Saved entries
┏━━
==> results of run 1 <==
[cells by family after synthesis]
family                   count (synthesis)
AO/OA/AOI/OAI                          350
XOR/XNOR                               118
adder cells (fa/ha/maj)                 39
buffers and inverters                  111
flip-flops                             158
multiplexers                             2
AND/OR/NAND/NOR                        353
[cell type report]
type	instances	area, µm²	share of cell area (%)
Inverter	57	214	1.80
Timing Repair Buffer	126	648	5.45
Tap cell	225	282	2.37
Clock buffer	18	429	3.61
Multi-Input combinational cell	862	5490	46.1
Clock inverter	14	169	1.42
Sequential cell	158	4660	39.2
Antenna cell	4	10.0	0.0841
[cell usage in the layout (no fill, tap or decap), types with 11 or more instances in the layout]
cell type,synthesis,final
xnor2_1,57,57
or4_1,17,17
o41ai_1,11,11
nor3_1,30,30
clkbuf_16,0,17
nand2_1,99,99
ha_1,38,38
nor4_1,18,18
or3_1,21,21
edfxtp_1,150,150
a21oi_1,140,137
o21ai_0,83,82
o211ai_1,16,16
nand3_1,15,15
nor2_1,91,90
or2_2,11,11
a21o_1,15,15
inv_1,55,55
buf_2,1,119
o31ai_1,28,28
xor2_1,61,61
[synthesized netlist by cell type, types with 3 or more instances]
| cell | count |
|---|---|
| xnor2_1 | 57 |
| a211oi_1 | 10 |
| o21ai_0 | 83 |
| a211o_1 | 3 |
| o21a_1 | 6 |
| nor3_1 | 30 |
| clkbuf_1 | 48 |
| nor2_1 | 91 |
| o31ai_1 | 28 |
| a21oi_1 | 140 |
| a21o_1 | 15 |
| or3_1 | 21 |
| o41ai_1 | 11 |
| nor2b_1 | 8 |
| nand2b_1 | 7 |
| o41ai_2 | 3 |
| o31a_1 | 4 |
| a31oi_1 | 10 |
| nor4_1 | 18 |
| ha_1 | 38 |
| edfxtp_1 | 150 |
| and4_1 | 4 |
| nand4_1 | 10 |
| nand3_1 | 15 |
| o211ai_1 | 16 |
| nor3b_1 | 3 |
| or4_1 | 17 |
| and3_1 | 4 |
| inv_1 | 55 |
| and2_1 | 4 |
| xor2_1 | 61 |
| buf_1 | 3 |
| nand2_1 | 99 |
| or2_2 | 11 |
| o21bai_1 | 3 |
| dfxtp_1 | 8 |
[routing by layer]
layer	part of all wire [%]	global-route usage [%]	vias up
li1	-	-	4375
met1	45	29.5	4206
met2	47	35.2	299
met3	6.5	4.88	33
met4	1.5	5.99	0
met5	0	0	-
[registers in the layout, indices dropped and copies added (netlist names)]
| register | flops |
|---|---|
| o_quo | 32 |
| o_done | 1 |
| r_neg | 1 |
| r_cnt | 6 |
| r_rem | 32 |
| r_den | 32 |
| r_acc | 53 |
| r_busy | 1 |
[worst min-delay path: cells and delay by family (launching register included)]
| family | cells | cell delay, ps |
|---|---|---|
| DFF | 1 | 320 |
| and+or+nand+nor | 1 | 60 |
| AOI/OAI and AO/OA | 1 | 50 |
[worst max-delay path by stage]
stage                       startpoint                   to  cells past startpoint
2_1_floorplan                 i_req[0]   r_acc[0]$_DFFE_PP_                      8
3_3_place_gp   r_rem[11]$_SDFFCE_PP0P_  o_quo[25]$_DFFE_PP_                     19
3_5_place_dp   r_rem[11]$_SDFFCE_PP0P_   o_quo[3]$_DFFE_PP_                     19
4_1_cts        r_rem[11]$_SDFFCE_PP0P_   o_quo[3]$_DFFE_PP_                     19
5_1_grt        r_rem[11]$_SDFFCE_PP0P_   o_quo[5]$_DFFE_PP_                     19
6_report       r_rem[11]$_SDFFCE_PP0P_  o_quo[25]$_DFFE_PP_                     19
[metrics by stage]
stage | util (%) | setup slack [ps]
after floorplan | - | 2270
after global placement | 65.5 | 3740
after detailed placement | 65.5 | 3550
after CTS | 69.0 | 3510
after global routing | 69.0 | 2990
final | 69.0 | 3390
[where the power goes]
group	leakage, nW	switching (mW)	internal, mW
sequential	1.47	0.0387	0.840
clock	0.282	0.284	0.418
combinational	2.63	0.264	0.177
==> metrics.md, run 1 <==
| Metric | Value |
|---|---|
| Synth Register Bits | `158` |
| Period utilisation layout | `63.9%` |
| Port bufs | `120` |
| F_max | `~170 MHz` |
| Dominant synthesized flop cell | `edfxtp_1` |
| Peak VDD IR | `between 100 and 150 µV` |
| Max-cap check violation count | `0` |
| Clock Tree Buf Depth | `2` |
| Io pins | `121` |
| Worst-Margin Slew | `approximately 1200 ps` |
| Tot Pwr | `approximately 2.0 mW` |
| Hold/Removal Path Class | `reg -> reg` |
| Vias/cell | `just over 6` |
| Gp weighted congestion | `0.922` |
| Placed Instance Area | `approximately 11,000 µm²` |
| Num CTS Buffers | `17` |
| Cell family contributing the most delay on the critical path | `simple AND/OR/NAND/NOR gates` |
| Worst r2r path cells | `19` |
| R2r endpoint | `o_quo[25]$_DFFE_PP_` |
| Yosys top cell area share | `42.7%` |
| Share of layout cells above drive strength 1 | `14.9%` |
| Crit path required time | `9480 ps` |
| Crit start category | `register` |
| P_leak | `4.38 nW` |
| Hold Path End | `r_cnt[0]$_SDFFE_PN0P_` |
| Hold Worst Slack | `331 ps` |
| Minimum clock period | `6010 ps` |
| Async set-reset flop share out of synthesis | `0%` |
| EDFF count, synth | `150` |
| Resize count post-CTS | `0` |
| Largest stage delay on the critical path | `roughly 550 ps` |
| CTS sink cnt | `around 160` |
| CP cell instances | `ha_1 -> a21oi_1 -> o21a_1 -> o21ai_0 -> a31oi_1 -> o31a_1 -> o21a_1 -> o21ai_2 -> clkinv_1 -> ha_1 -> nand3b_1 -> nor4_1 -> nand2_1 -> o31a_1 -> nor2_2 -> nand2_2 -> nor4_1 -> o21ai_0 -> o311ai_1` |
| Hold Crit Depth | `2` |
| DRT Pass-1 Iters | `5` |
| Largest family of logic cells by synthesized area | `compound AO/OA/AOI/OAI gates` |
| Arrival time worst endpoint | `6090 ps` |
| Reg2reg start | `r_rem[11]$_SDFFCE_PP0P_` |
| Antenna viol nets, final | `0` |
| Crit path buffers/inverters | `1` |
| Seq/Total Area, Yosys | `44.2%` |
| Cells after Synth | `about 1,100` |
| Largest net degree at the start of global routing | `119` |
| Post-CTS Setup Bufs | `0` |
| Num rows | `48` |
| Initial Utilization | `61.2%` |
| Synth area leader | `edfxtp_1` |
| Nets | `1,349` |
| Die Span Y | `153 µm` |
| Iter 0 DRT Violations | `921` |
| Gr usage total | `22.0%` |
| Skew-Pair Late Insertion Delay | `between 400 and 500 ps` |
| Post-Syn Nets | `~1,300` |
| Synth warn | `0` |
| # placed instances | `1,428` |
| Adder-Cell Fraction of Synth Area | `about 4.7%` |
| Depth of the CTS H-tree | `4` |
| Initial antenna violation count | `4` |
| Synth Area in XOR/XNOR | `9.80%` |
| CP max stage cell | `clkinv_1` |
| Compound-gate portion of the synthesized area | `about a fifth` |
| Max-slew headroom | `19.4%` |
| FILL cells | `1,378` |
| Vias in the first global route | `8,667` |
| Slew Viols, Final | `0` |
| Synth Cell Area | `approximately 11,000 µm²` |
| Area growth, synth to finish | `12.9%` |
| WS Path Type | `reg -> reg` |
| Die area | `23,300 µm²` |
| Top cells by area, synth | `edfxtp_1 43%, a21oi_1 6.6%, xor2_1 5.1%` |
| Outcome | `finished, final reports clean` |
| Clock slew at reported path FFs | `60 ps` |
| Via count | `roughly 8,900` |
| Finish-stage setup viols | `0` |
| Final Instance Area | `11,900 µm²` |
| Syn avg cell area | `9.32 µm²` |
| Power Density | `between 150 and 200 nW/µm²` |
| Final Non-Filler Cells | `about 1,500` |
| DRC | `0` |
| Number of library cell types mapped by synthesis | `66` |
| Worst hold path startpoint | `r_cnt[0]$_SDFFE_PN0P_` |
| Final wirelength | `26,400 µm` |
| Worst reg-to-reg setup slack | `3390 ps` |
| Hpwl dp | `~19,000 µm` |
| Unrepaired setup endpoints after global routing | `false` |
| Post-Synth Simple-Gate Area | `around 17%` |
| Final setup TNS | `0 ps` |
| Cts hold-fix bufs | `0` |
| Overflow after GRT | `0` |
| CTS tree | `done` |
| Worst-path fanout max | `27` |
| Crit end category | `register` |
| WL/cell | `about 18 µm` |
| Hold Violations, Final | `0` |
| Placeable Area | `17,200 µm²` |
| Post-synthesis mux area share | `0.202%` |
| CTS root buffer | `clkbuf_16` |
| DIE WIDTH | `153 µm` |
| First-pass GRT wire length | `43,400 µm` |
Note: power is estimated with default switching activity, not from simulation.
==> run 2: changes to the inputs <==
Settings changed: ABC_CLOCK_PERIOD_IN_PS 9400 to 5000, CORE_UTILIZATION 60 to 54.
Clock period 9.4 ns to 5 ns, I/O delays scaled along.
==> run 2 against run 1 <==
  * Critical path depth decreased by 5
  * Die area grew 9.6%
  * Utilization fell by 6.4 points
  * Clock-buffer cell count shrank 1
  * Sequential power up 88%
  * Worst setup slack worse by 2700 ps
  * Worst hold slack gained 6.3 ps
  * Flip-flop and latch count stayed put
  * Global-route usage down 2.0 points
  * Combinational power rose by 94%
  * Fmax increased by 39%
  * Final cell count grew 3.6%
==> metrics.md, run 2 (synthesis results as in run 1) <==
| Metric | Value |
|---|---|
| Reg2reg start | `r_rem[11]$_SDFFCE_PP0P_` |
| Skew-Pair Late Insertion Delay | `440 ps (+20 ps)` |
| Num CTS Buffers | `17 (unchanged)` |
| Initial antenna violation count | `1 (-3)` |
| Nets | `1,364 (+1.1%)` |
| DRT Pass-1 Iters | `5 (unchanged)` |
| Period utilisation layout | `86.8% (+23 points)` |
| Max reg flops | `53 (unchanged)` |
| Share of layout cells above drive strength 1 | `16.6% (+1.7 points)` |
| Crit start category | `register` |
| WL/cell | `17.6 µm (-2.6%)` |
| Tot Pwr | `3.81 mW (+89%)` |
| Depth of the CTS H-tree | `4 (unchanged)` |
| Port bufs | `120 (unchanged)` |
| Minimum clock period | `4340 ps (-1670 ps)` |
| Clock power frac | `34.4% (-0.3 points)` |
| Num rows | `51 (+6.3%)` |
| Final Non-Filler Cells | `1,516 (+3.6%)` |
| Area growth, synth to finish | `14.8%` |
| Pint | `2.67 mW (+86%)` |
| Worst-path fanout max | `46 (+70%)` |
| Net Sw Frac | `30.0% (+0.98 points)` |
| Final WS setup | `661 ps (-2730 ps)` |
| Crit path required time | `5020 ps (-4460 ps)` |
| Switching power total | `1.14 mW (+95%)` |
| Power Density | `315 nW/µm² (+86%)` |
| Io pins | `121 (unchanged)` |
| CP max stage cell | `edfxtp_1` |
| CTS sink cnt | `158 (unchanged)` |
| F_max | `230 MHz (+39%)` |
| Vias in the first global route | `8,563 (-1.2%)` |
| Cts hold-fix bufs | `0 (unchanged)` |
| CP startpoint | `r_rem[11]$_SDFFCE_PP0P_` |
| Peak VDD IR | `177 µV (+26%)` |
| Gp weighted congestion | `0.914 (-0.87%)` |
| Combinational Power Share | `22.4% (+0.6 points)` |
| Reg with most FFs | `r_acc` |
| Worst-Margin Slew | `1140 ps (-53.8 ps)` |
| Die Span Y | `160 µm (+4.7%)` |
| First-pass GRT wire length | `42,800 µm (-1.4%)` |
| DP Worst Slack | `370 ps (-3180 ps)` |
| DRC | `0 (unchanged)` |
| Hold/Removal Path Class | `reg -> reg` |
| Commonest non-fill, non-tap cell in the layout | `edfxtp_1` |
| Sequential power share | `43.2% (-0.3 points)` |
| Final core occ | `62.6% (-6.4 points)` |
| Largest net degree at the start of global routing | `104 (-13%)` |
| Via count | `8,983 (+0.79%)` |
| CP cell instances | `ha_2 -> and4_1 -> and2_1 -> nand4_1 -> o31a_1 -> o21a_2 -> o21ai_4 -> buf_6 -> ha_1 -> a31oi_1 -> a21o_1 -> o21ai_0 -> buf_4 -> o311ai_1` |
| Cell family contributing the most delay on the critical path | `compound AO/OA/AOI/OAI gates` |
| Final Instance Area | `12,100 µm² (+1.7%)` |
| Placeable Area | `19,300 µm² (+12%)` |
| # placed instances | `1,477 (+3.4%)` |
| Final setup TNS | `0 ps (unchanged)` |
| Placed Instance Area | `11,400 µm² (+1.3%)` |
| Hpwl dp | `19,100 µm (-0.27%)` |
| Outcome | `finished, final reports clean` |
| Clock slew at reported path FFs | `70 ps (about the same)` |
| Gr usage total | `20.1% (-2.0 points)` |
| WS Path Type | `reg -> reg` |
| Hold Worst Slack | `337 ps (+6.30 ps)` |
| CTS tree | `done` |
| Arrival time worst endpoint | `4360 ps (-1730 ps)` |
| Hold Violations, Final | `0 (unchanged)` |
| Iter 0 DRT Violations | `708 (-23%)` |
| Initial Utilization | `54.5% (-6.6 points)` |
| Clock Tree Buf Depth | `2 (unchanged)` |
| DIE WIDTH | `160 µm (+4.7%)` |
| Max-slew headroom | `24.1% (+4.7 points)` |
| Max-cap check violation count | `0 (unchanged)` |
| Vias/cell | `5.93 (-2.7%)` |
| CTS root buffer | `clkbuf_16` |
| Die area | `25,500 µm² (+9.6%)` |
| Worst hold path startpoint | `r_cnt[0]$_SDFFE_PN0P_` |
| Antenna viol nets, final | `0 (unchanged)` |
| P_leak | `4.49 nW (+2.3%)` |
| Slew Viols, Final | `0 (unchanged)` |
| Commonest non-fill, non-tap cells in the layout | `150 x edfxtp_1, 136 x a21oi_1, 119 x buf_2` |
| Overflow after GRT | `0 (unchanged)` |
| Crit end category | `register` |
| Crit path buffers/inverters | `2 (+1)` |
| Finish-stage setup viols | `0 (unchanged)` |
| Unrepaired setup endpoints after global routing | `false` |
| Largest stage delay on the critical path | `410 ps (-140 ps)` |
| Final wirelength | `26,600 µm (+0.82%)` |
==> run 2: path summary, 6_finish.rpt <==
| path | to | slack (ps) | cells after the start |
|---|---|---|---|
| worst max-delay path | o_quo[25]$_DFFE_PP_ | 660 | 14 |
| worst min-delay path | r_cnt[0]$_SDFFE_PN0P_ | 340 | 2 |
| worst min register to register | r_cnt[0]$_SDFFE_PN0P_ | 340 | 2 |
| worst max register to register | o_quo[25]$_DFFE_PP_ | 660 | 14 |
┗━━
HOW TO COMPLETE THIS TASK:
Read the entries above and find each line holding the word "Initial". Copy it out.

EXERCISE SOLUTION:
| Initial Utilization | `61.2%` |
| Initial antenna violation count | `4` |
| Initial antenna violation count | `1 (-3)` |
| Initial Utilization | `54.5% (-6.6 points)` |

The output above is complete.